Amid all the controversy surrounding Seth Rollins and Bray Wyatt’s main-event match stoppage at this year’s Hell in a Cell, another historic moment that night went all but overlooked. Asuka, the former NXT and SmackDown Women’s Champion, snagged her first share of the Women’s Tag Team Championship (alongside Kabuki Warriors partner Kairi Sane) by “blinding” opponent Nikki Cross with a mysterious green mist from her mouth. Asuka’s illicit, highly unhygienic act both concretized her heel turn and revived a villainous wrestling trope that hasn’t been seen with regularity on WWE TV since the days when Japanese buzzsaw Tajiri tormented the Cruiserweight division circa the early to mid-aughts. (Tajiri did, in fact, briefly reboot the practice on 205 Live two years ago.)

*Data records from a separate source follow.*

[config.mk]
export PLATFORM = sky130hd
export DESIGN_NAME = pwrup_seq
export DESIGN_NICKNAME = d
export VERILOG_FILES = /design/src/rtl/pwrup_seq_pkg.sv /design/src/rtl/pwrup_ref_tick.sv /design/src/rtl/pwrup_ready_timer.sv /design/src/rtl/pwrup_stage_ctrl.sv /design/src/rtl/pwrup_rel_sync.sv /design/src/rtl/pwrup_seq.sv
export SDC_FILE = /design/constraint.sdc
export NUM_CORES = 1
export LEC_CHECK = 0
export ABC_AREA = 1
export BUFFER_PORTS_ARGS = -buffer_cell sky130_fd_sc_hd__buf_2
export CORE_UTILIZATION = 63
export CTS_BUF_LIST = sky130_fd_sc_hd__clkbuf_16
export DETAILED_ROUTE_END_ITERATION = 8
export GPL_TIMING_DRIVEN = 0
export PLACE_DENSITY = 0.79
export SLEW_MARGIN = 20
export SYNTH_ARGS = -nofsm -noshare
export SYNTH_HDL_FRONTEND = slang
export SYNTH_SLANG_ARGS = --single-unit
[constraint.sdc]
create_clock -name clk_i -period 3.2 [get_ports clk_i]
set_input_delay 0.8 -clock clk_i [delete_from_list [all_inputs] [get_ports clk_i]]
set_output_delay 0.8 -clock clk_i [all_outputs]
set_load 0.01 [all_outputs]
[src/rtl/pwrup_seq_pkg.sv]
package pwrup_seq_pkg;
  typedef enum logic [2:0] {
    ST_IDLE = 3'd0,
    ST_PWRT = 3'd1,
    ST_OST  = 3'd2,
    ST_PLL  = 3'd3,
    ST_DONE = 3'd4
  } stage_e;

  localparam int MODE_W = 3;

  function automatic logic mode_is_xtal(input logic [MODE_W-1:0] m);
    return m <= 3'd3;
  endfunction

  function automatic logic mode_is_pll(input logic [MODE_W-1:0] m);
    return m == 3'd3;
  endfunction
endpackage

[src/rtl/pwrup_ref_tick.sv]
module pwrup_ref_tick #(
  parameter int SYNC_STAGES = 2
) (
  input  logic clk_i,
  input  logic rst_ni,
  input  logic ref_clk_i,
  output logic tick_o
);
  logic [SYNC_STAGES:0] sh_q;

  always_ff @(posedge clk_i or negedge rst_ni) begin
    if (!rst_ni) sh_q <= '0;
    else         sh_q <= {sh_q[SYNC_STAGES-1:0], ref_clk_i};
  end

  // rising edge seen after the synchronizer
  assign tick_o = sh_q[SYNC_STAGES-1] & ~sh_q[SYNC_STAGES];
endmodule

[src/rtl/pwrup_ready_timer.sv]
module pwrup_ready_timer #(
  parameter int READY_TICKS = 4
) (
  input  logic clk_i,
  input  logic rst_ni,
  input  logic clr_i,
  input  logic tick_i,
  output logic ready_o
);
  localparam int RW = $clog2(READY_TICKS + 1);
  localparam logic [RW-1:0] LAST = RW'(READY_TICKS - 1);

  logic [RW-1:0] cnt_q;
  logic          rdy_q;

  always_ff @(posedge clk_i or negedge rst_ni) begin
    if (!rst_ni) begin
      cnt_q <= '0;
      rdy_q <= 1'b0;
    end else if (clr_i) begin
      cnt_q <= '0;
      rdy_q <= 1'b0;
    end else if (tick_i && !rdy_q) begin
      if (cnt_q == LAST) rdy_q <= 1'b1;
      else               cnt_q <= cnt_q + 1'b1;
    end
  end

  assign ready_o = rdy_q;
endmodule

[src/rtl/pwrup_stage_ctrl.sv]
module pwrup_stage_ctrl
  import pwrup_seq_pkg::*;
#(
  parameter int PWRT_TICKS = 16,
  parameter int OST_CYCLES = 1024,
  parameter int PLL_TICKS  = 64,
  parameter int CNT_W      = 11
) (
  input  logic              clk_i,
  input  logic              rst_ni,
  input  logic              clr_i,
  input  logic              tick_i,
  input  logic              pwrt_en_ni,
  input  logic [MODE_W-1:0] osc_mode_i,
  output stage_e            stage_o
);
  localparam logic [CNT_W-1:0] PWRT_LAST = CNT_W'(PWRT_TICKS - 1);
  localparam logic [CNT_W-1:0] OST_LAST  = CNT_W'(OST_CYCLES - 1);
  localparam logic [CNT_W-1:0] PLL_LAST  = CNT_W'(PLL_TICKS - 1);

  stage_e           st_q;
  logic [CNT_W-1:0] cnt_q;
  logic             xtal_q, pll_q;

  always_ff @(posedge clk_i or negedge rst_ni) begin
    if (!rst_ni) begin
      st_q   <= ST_IDLE;
      cnt_q  <= '0;
      xtal_q <= 1'b0;
      pll_q  <= 1'b0;
    end else if (clr_i) begin
      st_q   <= ST_IDLE;
      cnt_q  <= '0;
      xtal_q <= 1'b0;
      pll_q  <= 1'b0;
    end else begin
      unique case (st_q)
        ST_IDLE: begin
          // configuration captured once per restart
          xtal_q <= mode_is_xtal(osc_mode_i);
          pll_q  <= mode_is_pll(osc_mode_i);
          cnt_q  <= '0;
          if (!pwrt_en_ni)                  st_q <= ST_PWRT;
          else if (mode_is_xtal(osc_mode_i)) st_q <= ST_OST;
          else                              st_q <= ST_DONE;
        end
        ST_PWRT: if (tick_i) begin
          if (cnt_q == PWRT_LAST) begin
            cnt_q <= '0;
            st_q  <= xtal_q ? ST_OST : ST_DONE;
          end else begin
            cnt_q <= cnt_q + 1'b1;
          end
        end
        ST_OST: begin
          if (cnt_q == OST_LAST) begin
            cnt_q <= '0;
            st_q  <= pll_q ? ST_PLL : ST_DONE;
          end else begin
            cnt_q <= cnt_q + 1'b1;
          end
        end
        ST_PLL: if (tick_i) begin
          if (cnt_q == PLL_LAST) begin
            cnt_q <= '0;
            st_q  <= ST_DONE;
          end else begin
            cnt_q <= cnt_q + 1'b1;
          end
        end
        ST_DONE: st_q <= ST_DONE;
        default: st_q <= ST_IDLE;
      endcase
    end
  end

  assign stage_o = st_q;
endmodule

[src/rtl/pwrup_rel_sync.sv]
module pwrup_rel_sync #(
  parameter int STAGES = 2
) (
  input  logic clk_i,
  input  logic rst_ni,
  input  logic clr_i,
  input  logic d_i,
  output logic q_o
);
  logic [STAGES-1:0] sh_q;

  generate
    if (STAGES == 1) begin : g_single
      always_ff @(posedge clk_i or negedge rst_ni) begin
        if (!rst_ni)    sh_q <= '0;
        else if (clr_i) sh_q <= '0;
        else            sh_q <= d_i;
      end
    end else begin : g_chain
      always_ff @(posedge clk_i or negedge rst_ni) begin
        if (!rst_ni)    sh_q <= '0;
        else if (clr_i) sh_q <= '0;
        else            sh_q <= {sh_q[STAGES-2:0], d_i};
      end
    end
  endgenerate

  assign q_o = sh_q[STAGES-1];
endmodule

[src/rtl/pwrup_seq.sv]
module pwrup_seq
  import pwrup_seq_pkg::*;
#(
  parameter int PWRT_TICKS  = 16,
  parameter int OST_CYCLES  = 1024,
  parameter int PLL_TICKS   = 64,
  parameter int READY_TICKS = 4,
  parameter int SYNC_STAGES = 2,
  parameter int REL_STAGES  = 2
) (
  input  logic              clk_i,
  input  logic              rst_ni,
  input  logic              por_i,
  input  logic              ref_clk_i,
  input  logic              pwrt_en_ni,
  input  logic [MODE_W-1:0] osc_mode_i,
  output logic              dev_rst_no,
  output logic [2:0]        stage_o
);
  localparam int MAX_A   = (PWRT_TICKS > OST_CYCLES) ? PWRT_TICKS : OST_CYCLES;
  localparam int MAX_CNT = (MAX_A > PLL_TICKS) ? MAX_A : PLL_TICKS;
  localparam int CNT_W   = $clog2(MAX_CNT + 1);

  logic   tick;
  logic   ready;
  stage_e stage;

  pwrup_ref_tick #(.SYNC_STAGES(SYNC_STAGES)) u_tick (
    .clk_i     (clk_i),
    .rst_ni    (rst_ni),
    .ref_clk_i (ref_clk_i),
    .tick_o    (tick)
  );

  pwrup_ready_timer #(.READY_TICKS(READY_TICKS)) u_ready (
    .clk_i   (clk_i),
    .rst_ni  (rst_ni),
    .clr_i   (por_i),
    .tick_i  (tick),
    .ready_o (ready)
  );

  pwrup_stage_ctrl #(
    .PWRT_TICKS (PWRT_TICKS),
    .OST_CYCLES (OST_CYCLES),
    .PLL_TICKS  (PLL_TICKS),
    .CNT_W      (CNT_W)
  ) u_ctrl (
    .clk_i      (clk_i),
    .rst_ni     (rst_ni),
    .clr_i      (por_i),
    .tick_i     (tick),
    .pwrt_en_ni (pwrt_en_ni),
    .osc_mode_i (osc_mode_i),
    .stage_o    (stage)
  );

  pwrup_rel_sync #(.STAGES(REL_STAGES)) u_rel (
    .clk_i  (clk_i),
    .rst_ni (rst_ni),
    .clr_i  (por_i),
    .d_i    ((stage == ST_DONE) && ready),
    .q_o    (dev_rst_no)
  );

  assign stage_o = stage;
endmodule

==> metrics.cfg <==
[clock_tree]
insertion_delay_ns = 0.25
htreeDepth = 1
cts_tree = built
cts_buffer_depth = 2
cts_made_buffers = 3
cts_root_buf = clkbuf_16
clock-sinks = 25
postCtsSetupBuffers = 0
hold_buffers = 0
ctsResizeCount = 0
path_clk_slew_ns = 0.06

[place]
io_buffers = 11
dpl_cell_area_sq_um = 1610
dp_slack_ns = 1.40
dp.cells = 231
place_hpwl_um = 2360
place_congestion = 0.921

[finish]
final_core_util_pct = 75.0
diodes = 0
fin_area_sq_um = 1690
multiInputGateArea_sq_um = 762
final_cells = 235
nets = 219
nFillCells = 173
regArea_sq_um = 626
drive_gt1_share_pct = 22.7
syn2layout_area_growth_pct = 11.1

[worst_setup_path]
cp.required_ns = 2.40
cp-end-kind = output port
crit_path_start_kind = flip-flop
reg2reg_depth = 9
rrSetupSlack_ns = 1.58
endpoint = stage_o[2]
regToRegEndpoint = u_ctrl.cnt_q[8]$_DFFE_PN0P_
crit_family = flip-flops
r2r-start = u_ctrl.cnt_q[0]$_DFFE_PN0P_
crit_slowest_cell = dfrtp_1
crit_path_start = u_ctrl.stage_o[2]$_DFFE_PN0P_
arrival_ns = 0.96
cp.depth = 1
slowest_delay_ns = 0.52
path_cells = buf_2
path_max_fanout = 6
critPathKind = flip-flop to output port
path_buf_inv = 1

[route]
drc = 0
drt_iter0_markers = 30
drt_wl_total_um = 3110
vias = 1274
via_per_inst = 5.42
ant_nets = 0
drt_first_pass_iters = 4
wl_per_cell_um = 13.2

[synth]
yosys-top-cells-area = dfrtp_1 41%, nand2_1 10%, inv_1 6.2%
synth.distinct_cells = 30
synth-edff-count = 0
synthDominantCellAreaShare_pct = 41.1
synth_common_cells = 41 x nand2_1, 25 x dfrtp_1, 25 x inv_1
synth_cells = 192
ys_warn_count = 0
synth_largest_area_cell = dfrtp_1
postSynth.asyncResetShare_pct = 100
yosysMostFrequentCell = nand2_1
syn_area_sq_um = 1520
syn_nets = 203
ys.flop_type = dfrtp_1
avgSynthCellArea_sq_um = 7.93
synth-seq-area-share_pct = 41.1
synth_seq_cells = 25

[sta]
slew_headroom_pct = 63.8
tightest_slew_ns = 0.542
fin_skew_ns = 0.00482
period_needed_ns = 1.76
finalHoldViolations = 0
rsz0062_at_grt = no
worst_slack_ns = 1.44
slew_viol_final = 0
period_share_pct = 55.1
setup_violations = 0
fin_tns_setup_ns = 0
fmax_mhz = 567
hold-worst-slack_ns = 0.356

[floorplanning]
start_util_pct = 67.5
core_region_area_sq_um = 2250
io_pins = 12
dieArea_sq_um = 2620
die_x_um = 51.2
row_count = 17
dieHeight_um = 51.2

[power]
vdd_ir_drop_max_mv = 0.587
p_leak_nw = 0.861
pwr_density_cell_nw_per_um2 = 657
total_power_mw = 1.11

[global_routing]
grt-ovfl-total = 0
first_global_vias = 1220
grt_pass1_wl_um = 5210
antenna_found_initial = 0
grt_max_degree = 26
gr-usage-all-layers_pct = 27.5

[job]
maxCapViolCount = 0

[worst_hold_path]
hp-class = flip-flop to flip-flop

[run_status]
outcome = completed

## registers in the layout, summed over array words and instances, names as in the netlist
register	cells
u_ctrl.cnt_q	11
u_tick.sh_q	3
u_ready.cnt_q	3
u_ctrl.pll_q	1
u_rel.sh_q	2
u_ready.ready_o	1
u_ctrl.xtal_q	1
u_ctrl.stage_o	3
## report_power, final
part	switching, mW	internal, mW	leakage, nW
clock	0.101	0.167	0.0423
combinational	0.290	0.151	0.483
sequential	0.0493	0.353	0.336
## cell type report
cell class / count / share of cell area (%)
Clock buffer: 3 / 4.44
Buffer: 2 / 1.33
Sequential cell: 25 / 37.0
Multi-Input combinational cell: 135 / 45.0
Clock inverter: 1 / 0.222
Timing Repair Buffer: 11 / 3.25
Tap cell: 28 / 2.07
Inverter: 30 / 6.66
## metal layers
metal	part of all wire (%)	global-route usage, %	vias to the layer above
met3	3.3	5.65	2
met4	0.52	8.33	0
met2	51	46.7	21
met1	45	35.0	602
li1	-	-	649
met5	0	0	-
## logic make-up after synthesis
family	after synthesis	share of synthesized area, %
xor+xnor	1	0.575
fa+ha+maj	3	2.47
flops	25	41.1
buf+inv	32	8.87
simple gates	104	36.3
compound gates	27	10.7
## cells in the final DEF (no fill, tap or decap), drive strengths merged
master   synthesis  final
buf              2     13
o21a             1      1
nand3           21     21
nor3             4      4
o2111ai          1      1
xnor2            1      1
ha               3      3
o21ai            7      7
a31oi            2      2
nand4            1      1
a21oi           13     13
nor2            24     24
o211ai           1      1
dfrtp           25     25
clkbuf           0      3
o31ai            2      2
clkinv           1      1
inv             29     30
and3             1      1
nand2           53     53
## how the worst min path moves through the flow
stage	endpoint	cells after the start	startpoint	slack (ns)
global placement	u_tick.sh_q[1]$_DFF_PN0_	0	u_tick.sh_q[0]$_DFF_PN0_	0.34
floorplan	u_tick.sh_q[1]$_DFF_PN0_	0	u_tick.sh_q[0]$_DFF_PN0_	0.33
global route	u_tick.sh_q[1]$_DFF_PN0_	0	u_tick.sh_q[0]$_DFF_PN0_	0.37
detailed placement	u_tick.sh_q[1]$_DFF_PN0_	0	u_tick.sh_q[0]$_DFF_PN0_	0.34
CTS	u_tick.sh_q[1]$_DFF_PN0_	0	u_tick.sh_q[0]$_DFF_PN0_	0.36
finish	u_tick.sh_q[1]$_DFF_PN0_	0	u_tick.sh_q[0]$_DFF_PN0_	0.36
Note: power is estimated with default switching activity, not from simulation.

“Asian mist” (so called because it has largely been the province of wrestlers of East Asian heritage) has been spewed from the mouths of mystical antagonists for more than 35 years, and in a wide spectrum of shades and shocking colors. Besides temporarily impairing a victim’s vision, it has been storied as a paralytic agent in kayfabe lore, imbued with properties that—at minimum—burn one’s retinas with the strength of 1,000 administrations of pepper spray. And like so many tools of the professional-wrestling trade, it walks a fine and complicated line between crudely stereotypical shtick and reverentially appropriated tradition.
Fitting, then, that the mist was first popularized stateside by American promoter Gary Hart. Hart, a Chicago native who had cut his teeth in the ring and behind the scenes across the Midwest and Rust Belt throughout the 1960s and ’70s, was instrumental in the early-’80s rise of Texas-based World Class Championship Wrestling. And one of his most impactful booking innovations was widening the company’s scope beyond good ol’ boys like the Von Erichs and searching for the kind of “exotic” character that would soon be a hallmark of Vince McMahon’s WWF and Ted Turner’s WCW. He found his muse in Japanese veteran Akihisa Mera, who was then ubiquitous on the Kansas City circuit under the name Takachiho. WCCW star Bruiser Brody arranged a meetup between the two, and before long—inspired by an overseas trip that introduced Hart to the customs and concepts of Kabuki theater—Mera and Hart were scouring stores in Los Angeles for samurai swords and devil masks. As Hart, who died in 2008, noted in his autobiography, My Life in Wrestling, we were decades out from the end of World War II, and “just being from Japan wasn’t enough to make it as a heel in wrestling anymore.” So they upped the ante with face paint and masks and robes and fearsome wigs, and the Great Kabuki was born. (Incidentally, the decision to have Kabuki wear masks and face paint was part of a backstory about his having been burned and scarred as a child. It was, to say the least, an influential notion.)